** Material provided follows **

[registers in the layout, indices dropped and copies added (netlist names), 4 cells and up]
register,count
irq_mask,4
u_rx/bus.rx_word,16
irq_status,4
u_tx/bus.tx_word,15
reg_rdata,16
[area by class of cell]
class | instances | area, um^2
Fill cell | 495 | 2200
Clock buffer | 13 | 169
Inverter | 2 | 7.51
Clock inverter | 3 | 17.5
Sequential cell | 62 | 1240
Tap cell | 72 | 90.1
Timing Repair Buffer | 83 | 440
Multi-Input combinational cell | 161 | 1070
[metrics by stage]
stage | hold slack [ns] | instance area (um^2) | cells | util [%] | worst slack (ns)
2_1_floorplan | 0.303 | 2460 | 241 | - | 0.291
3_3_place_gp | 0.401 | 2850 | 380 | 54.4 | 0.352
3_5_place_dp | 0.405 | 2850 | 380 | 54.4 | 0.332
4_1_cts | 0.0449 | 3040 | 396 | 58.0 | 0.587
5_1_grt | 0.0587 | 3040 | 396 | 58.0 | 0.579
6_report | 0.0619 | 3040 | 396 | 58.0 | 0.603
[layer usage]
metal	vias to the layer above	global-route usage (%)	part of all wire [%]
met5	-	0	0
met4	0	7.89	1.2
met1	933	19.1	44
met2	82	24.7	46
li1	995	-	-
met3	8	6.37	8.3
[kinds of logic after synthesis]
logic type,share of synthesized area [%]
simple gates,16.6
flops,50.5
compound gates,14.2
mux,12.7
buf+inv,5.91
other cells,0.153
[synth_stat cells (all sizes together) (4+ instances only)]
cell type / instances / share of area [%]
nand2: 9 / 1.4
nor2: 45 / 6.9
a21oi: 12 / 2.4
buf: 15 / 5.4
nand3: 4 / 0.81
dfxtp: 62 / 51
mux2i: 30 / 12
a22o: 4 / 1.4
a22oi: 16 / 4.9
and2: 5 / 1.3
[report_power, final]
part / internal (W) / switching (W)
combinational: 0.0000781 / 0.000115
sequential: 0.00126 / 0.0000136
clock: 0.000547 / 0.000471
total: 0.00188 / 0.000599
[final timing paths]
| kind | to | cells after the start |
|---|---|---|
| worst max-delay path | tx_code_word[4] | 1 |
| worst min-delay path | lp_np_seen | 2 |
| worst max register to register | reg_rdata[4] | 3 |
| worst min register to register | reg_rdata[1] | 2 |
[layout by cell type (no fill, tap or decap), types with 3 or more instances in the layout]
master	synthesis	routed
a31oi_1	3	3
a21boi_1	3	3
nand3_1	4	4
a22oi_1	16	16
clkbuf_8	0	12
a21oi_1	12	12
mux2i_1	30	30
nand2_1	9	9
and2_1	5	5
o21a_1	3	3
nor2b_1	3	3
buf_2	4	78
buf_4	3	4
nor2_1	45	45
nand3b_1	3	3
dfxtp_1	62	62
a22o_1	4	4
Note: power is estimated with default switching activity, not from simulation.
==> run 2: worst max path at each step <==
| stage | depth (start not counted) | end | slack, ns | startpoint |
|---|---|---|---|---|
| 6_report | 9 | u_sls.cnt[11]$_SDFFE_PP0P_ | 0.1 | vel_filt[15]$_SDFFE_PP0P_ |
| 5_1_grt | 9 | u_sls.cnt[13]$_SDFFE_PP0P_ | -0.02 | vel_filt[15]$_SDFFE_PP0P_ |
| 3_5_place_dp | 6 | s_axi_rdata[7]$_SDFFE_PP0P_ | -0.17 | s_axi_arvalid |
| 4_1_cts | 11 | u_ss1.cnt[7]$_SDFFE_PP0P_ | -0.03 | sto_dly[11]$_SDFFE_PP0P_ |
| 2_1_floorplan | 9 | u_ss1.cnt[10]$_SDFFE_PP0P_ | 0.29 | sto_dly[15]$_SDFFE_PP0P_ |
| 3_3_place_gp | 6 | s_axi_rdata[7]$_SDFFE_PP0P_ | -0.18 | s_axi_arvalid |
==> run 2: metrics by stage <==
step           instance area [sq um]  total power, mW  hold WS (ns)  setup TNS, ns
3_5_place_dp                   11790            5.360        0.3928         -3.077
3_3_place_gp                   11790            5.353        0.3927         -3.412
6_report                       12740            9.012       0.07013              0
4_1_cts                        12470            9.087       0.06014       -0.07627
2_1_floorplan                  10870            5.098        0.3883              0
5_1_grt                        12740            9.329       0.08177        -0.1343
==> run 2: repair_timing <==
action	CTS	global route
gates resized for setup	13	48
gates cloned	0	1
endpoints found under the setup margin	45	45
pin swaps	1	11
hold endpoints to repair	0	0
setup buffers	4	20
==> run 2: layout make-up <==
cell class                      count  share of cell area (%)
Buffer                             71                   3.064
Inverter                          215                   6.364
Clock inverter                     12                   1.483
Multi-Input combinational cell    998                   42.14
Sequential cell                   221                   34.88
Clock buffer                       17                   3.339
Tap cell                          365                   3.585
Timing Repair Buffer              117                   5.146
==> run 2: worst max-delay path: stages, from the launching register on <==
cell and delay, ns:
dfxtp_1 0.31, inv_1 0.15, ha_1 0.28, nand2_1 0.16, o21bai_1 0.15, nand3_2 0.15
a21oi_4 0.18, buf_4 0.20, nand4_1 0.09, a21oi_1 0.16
File: config.mk
export PLATFORM = sky130hd
export DESIGN_NAME = scs_clock_synth
export DESIGN_NICKNAME = d
export VERILOG_FILES = /design/src/rtl/scs_pkg.sv /design/src/rtl/scs_pll.sv /design/src/rtl/scs_odiv.sv /design/src/rtl/scs_clock_synth.sv
export SDC_FILE = /design/constraint.sdc
export NUM_CORES = 2
export LEC_CHECK = 0
export BUFFER_PORTS_ARGS = -buffer_cell sky130_fd_sc_hd__buf_2
export CAP_MARGIN = 20
export CORE_MARGIN = 5
export CORE_UTILIZATION = 58
export CTS_CLUSTER_DIAMETER = 200
export CTS_CLUSTER_SIZE = 30
export DETAILED_ROUTE_END_ITERATION = 8
export PLACE_DENSITY = 0.77
export SLEW_MARGIN = 20
export SYNTH_ARGS = -nofsm -noshare
export SYNTH_HDL_FRONTEND = slang
export SYNTH_SLANG_ARGS = --single-unit
File: constraint.sdc
create_clock -name SYS_CLK -period 10.5 [get_ports SYS_CLK]
set_input_delay 1.05 -clock SYS_CLK [delete_from_list [all_inputs] [get_ports SYS_CLK]]
set_output_delay 1.05 -clock SYS_CLK [all_outputs]
set_load 0.005 [all_outputs]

** End of Material provided **

# What you have to do
Copy out each line of the data above, exactly, if it lies between the line holding "Clock buffer | 13 | 169" and the line holding "[metrics by stage]", inclusive; copy no other line.

# Exercise result
Clock buffer | 13 | 169
Inverter | 2 | 7.51
Clock inverter | 3 | 17.5
Sequential cell | 62 | 1240
Tap cell | 72 | 90.1
Timing Repair Buffer | 83 | 440
Multi-Input combinational cell | 161 | 1070
[metrics by stage]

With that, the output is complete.